Delving the presentation of feedback allows learners time to forget their 
initial responses, thereby reducing proactive interference effects. However, 
if such is the case proactive interference should occur not only in test- 
acquisition studies but in any manipulation of immediate and delayed 
feedback. A possible explanation concerns the instructional support other 
than embedded questions that most lessons provide. Such support may consist, 
for example, of reading passages, pictures, outlines, overviews, or video-clips. 
This support may serve to make the the material more memorable and thus 
more resistant to proactive interference. 

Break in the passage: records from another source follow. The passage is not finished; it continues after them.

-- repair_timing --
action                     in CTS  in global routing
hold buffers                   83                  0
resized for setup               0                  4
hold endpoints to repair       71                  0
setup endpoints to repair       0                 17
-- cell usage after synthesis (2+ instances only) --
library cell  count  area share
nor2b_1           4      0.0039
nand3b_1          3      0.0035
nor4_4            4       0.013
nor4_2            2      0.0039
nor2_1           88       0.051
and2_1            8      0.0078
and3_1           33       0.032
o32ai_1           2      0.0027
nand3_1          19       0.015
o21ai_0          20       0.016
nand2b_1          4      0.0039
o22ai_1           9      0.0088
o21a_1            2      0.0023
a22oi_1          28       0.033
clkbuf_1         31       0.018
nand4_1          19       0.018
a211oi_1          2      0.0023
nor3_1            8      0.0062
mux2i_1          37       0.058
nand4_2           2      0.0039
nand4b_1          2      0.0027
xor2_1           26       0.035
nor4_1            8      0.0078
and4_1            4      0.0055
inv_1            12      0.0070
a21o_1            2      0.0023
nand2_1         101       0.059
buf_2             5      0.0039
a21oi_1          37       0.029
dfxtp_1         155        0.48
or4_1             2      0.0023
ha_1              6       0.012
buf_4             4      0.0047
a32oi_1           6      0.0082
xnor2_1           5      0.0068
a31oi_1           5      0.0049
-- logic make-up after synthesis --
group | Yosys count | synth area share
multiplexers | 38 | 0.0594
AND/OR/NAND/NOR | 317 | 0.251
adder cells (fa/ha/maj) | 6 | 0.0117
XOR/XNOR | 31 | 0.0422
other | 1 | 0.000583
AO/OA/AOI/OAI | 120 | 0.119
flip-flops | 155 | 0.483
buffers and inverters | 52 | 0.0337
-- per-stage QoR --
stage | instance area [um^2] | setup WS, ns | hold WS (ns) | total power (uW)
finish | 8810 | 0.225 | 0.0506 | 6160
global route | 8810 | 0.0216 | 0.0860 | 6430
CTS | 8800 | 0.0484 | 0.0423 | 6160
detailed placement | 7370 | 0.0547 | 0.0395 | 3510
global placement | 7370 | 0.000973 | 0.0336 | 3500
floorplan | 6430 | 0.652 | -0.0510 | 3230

The second interpretation is based on the rationale that delayed 
feedback repeats the item presentation at the end of the lesson, thereby 
providing twice as much exposure than does immediate feedback (Kulik & 
Kulik, 1988). But if other forms of instructional support are included, such as 
the addition of a reading passage, the effects of the double exposure are likely 
to be mitigated. Delayed and immediate feedback would then produce 
comparable results. Both the interference and frequency-of-feedback views 
appear to provide valid explanations of feedback-timing effects and both are 
supported by research (More, 1969; Newman, Williams, & Hiller, 1974; Peeck & 
Tillema, 1978; Suber & Anderson, 1975). The role of text as instructional 
support for questions (i.e., test-acquisition vs. text-with-questions effects), 
however, has not been adequately investigated. 

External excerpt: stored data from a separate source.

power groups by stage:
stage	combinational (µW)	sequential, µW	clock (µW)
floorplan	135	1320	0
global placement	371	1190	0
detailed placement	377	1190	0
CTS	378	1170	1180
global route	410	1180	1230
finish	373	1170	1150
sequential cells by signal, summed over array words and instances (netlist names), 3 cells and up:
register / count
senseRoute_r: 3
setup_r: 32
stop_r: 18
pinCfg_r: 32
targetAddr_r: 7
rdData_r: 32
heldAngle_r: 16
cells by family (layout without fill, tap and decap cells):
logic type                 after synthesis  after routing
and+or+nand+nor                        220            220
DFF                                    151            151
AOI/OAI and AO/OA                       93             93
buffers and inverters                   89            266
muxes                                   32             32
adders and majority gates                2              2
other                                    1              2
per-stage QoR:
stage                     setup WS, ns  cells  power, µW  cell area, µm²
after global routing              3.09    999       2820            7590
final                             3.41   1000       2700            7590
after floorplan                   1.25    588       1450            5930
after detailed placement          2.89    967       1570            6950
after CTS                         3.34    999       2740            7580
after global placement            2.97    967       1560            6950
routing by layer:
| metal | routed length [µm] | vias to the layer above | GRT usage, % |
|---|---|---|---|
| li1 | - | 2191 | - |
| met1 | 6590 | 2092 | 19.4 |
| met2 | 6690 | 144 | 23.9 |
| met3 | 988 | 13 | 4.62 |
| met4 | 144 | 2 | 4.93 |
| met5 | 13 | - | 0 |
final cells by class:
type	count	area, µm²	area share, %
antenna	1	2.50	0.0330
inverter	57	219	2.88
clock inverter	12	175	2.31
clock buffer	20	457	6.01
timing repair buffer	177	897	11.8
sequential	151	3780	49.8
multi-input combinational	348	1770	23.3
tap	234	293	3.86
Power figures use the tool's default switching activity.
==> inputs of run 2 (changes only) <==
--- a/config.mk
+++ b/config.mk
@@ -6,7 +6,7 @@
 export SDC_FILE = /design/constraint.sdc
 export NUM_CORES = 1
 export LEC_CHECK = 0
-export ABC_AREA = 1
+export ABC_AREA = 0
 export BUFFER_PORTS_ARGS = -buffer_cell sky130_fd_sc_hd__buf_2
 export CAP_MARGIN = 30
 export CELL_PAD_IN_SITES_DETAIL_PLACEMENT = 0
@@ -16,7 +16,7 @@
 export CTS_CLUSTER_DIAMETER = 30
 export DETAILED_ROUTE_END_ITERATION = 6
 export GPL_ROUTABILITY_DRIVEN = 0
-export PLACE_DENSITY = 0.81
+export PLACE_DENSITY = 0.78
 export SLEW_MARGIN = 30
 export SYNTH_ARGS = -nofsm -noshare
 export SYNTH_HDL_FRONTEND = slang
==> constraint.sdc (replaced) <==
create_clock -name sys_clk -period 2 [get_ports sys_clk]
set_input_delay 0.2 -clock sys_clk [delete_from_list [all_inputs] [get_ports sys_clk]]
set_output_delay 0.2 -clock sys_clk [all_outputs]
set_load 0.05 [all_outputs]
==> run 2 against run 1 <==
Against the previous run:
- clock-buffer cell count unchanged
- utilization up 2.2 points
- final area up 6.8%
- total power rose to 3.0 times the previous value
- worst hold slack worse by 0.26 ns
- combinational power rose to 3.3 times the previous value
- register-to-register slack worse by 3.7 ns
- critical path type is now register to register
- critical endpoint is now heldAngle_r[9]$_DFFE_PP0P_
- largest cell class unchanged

The literature on feedback also leaves questions unanswered regarding 
the relationship of lesson questions to posttest questions. Often, posttest 
questions are identical in form and wording to the lesson questions, a rote 
recognition condition *hat substantially restricts the degree to which results 
can be generalized to typical learning situations. Bormuth, Manning, Carr and 
Pearson (1970) demonstrated experimentally how posttest questions could be 
adapted from instructional reading passages to measure comprehension 
learning by transforming and paraphrasing text (also see Anderson, 1972). 

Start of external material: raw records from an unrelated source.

[config.mk]
export PLATFORM = sky130hd
export DESIGN_NAME = mcsd_top
export DESIGN_NICKNAME = d
export VERILOG_FILES = /design/src/rtl/mcsd_pkg.sv /design/src/rtl/mcsd_sel_if.sv /design/src/rtl/mcsd_decode.sv /design/src/rtl/mcsd_wait.sv /design/src/rtl/mcsd_top.sv
export VERILOG_INCLUDE_DIRS = /design/src /design/src/rtl
export SDC_FILE = /design/constraint.sdc
export NUM_CORES = 1
export LEC_CHECK = 0
export BUFFER_PORTS_ARGS = -buffer_cell sky130_fd_sc_hd__buf_4
export CORE_AREA = 3 3 96 144
export CTS_BUF_LIST = sky130_fd_sc_hd__clkbuf_4
export CTS_CLUSTER_SIZE = 16
export DETAILED_ROUTE_END_ITERATION = 16
export DIE_AREA = 0 0 99 147
export PLACE_DENSITY = 0.7
export SKIP_CTS_REPAIR_TIMING = 1
export SYNTH_ARGS = -nofsm -noshare
export SYNTH_HDL_FRONTEND = slang
export SYNTH_SLANG_ARGS = --single-unit
[constraint.sdc]
create_clock -name clk_i -period 2.4 [get_ports clk_i]
set_input_delay 0.48 -clock clk_i [delete_from_list [all_inputs] [get_ports clk_i]]
set_output_delay 0.48 -clock clk_i [all_outputs]
set_load 0.1 [all_outputs]
[src/rtl/mcsd_consts.svh]
`ifndef MCSD_CONSTS_SVH
`define MCSD_CONSTS_SVH
// register indexes; the bus byte address is four times the index
`define MCSD_IDX_LOW        8'ha2
`define MCSD_IDX_PERIPH     8'ha4
`define MCSD_IDX_MID        8'ha6
`define MCSD_IDX_AUX        8'ha8
`define MCSD_IDX_STATUS     8'haa
`define MCSD_REG_RST        16'h0000
// common ready and wait fields
`define MCSD_READY_BIT      2
`define MCSD_WAIT_LSB       0
// low-memory register fields
`define MCSD_LOW_UB_LSB     12
`define MCSD_LOW_DA_BIT     7
`define MCSD_LOW_PSE_BIT    6
// midrange and peripheral base fields, and the peripheral wait extension bit
`define MCSD_MID_BASE_LSB   9
`define MCSD_PER_BASE_LSB   7
`define MCSD_PER_EXT_BIT    3
// auxiliary register fields
`define MCSD_AUX_SIZE_LSB   8
`define MCSD_AUX_EX_BIT     7
`define MCSD_AUX_MS_BIT     6
// extended peripheral wait counts for codes 100b to 111b
`define MCSD_PW_CODE4       4'h5
`define MCSD_PW_CODE5       4'h7
`define MCSD_PW_CODE6       4'h9
`define MCSD_PW_CODE7       4'hf
// reserved peripheral position, and the two upper positions
`define MCSD_PER_RSVD_POS   3'h4
`define MCSD_PER_UP0_POS    3'h5
`define MCSD_PER_UP1_POS    3'h6
`endif

[src/rtl/mcsd_pkg.sv]
package mcsd_pkg;
   typedef logic [19:0] mcsd_addr_type;
   typedef logic [15:0] mcsd_reg_type;
   typedef logic [3:0]  mcsd_wait_type;
   typedef enum logic [2:0] {
      MCSD_W_IDLE  = 3'b001,
      MCSD_W_COUNT = 3'b010,
      MCSD_W_DONE  = 3'b100
   } mcsd_wait_state_type;
endpackage : mcsd_pkg

[src/rtl/mcsd_sel_if.sv]
`timescale 1ns/100ps
// raw address hits from the decoder, before activation gating
interface mcsd_sel_if;
   logic       low_hit;
   logic [3:0] mid_hit;
   logic [3:0] per_lo_hit;
   logic [1:0] per_hi_hit;
   modport dec (output low_hit, output mid_hit, output per_lo_hit, output per_hi_hit);
   modport use_side (input low_hit, input mid_hit, input per_lo_hit, input per_hi_hit);
endinterface : mcsd_sel_if

[src/rtl/mcsd_decode.sv]
`timescale 1ns/100ps
`include "mcsd_consts.svh"
module mcsd_decode (
   input  wire mcsd_pkg::mcsd_addr_type addr_i,
   input  wire logic                    mem_i,
   input  wire mcsd_pkg::mcsd_reg_type  low_cfg_i,
   input  wire mcsd_pkg::mcsd_reg_type  per_cfg_i,
   input  wire mcsd_pkg::mcsd_reg_type  mid_cfg_i,
   input  wire mcsd_pkg::mcsd_reg_type  aux_cfg_i,
   mcsd_sel_if.dec                      sel
);
   import mcsd_pkg::*;

   // quarter index: each select gets a quarter of the one-hot sized block
   function automatic logic [1:0] mid_quarter(input mcsd_addr_type a, input logic [6:0] m);
      logic [1:0] q;
      q = 2'b00;
      for (int k = 0; k < 7; k++) begin
         if (m[k]) begin
            q = a[11 + k +: 2];
         end
      end
      return q;
   endfunction : mid_quarter

   // low region: 00000h up to the boundary given by the mask field
   wire [2:0]    ub       = low_cfg_i[`MCSD_LOW_UB_LSB +: 3];
   assign sel.low_hit = mem_i && !addr_i[19] && ((addr_i[18:16] & ~ub) == 3'h0);

   // midrange: base bits above the block size must match, low bits are zero
   wire [6:0]    size_m   = aux_cfg_i[`MCSD_AUX_SIZE_LSB +: 7];
   wire          size_ok  = (size_m != 7'h00) && ((size_m & (size_m - 7'h01)) == 7'h00);
   wire [6:0]    base_cmp = (addr_i[19:13] ^ mid_cfg_i[`MCSD_MID_BASE_LSB +: 7])
                            & ~(size_m - 7'h01);
   wire          mid_in   = mem_i && size_ok && (base_cmp == 7'h00);
   assign sel.mid_hit = mid_in ? (4'h1 << mid_quarter(addr_i, size_m)) : 4'h0;

   // peripheral: io cycles see only sixteen address bits
   wire [19:0]   per_a    = mem_i ? addr_i : {4'h0, addr_i[15:0]};
   wire          space_ok = (mem_i == aux_cfg_i[`MCSD_AUX_MS_BIT]);
   wire          per_in   = space_ok && (per_a[19:11] == per_cfg_i[`MCSD_PER_BASE_LSB +: 9]);
   wire [2:0]    pos      = per_a[10:8];
   // 256-byte slots; slot four is reserved and slot seven unused
   assign sel.per_lo_hit = (per_in && !pos[2]) ? (4'h1 << pos[1:0]) : 4'h0;
   assign sel.per_hi_hit = {per_in && (pos == `MCSD_PER_UP1_POS),
                            per_in && (pos == `MCSD_PER_UP0_POS)};
endmodule : mcsd_decode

Using their approach, the present study was designed to compare the effects 
on learning of three types of feedback strategies (KCR, AUC, and delayed) 
applied to five levels of lesson questions differing in degree of relatedness io 
posttest questions. An additional variable was whether feedback treatments 
were presented with associated text passages or with no text (i.e., test- 
acquisition. Subjects were low-ability high school students enrolled in a 
summer preparatory program in science. The following hypotheses were 
tested. 

1. The provision of feedback vs. no feedback would improve learning 
across all feedback strategies and questioning levels.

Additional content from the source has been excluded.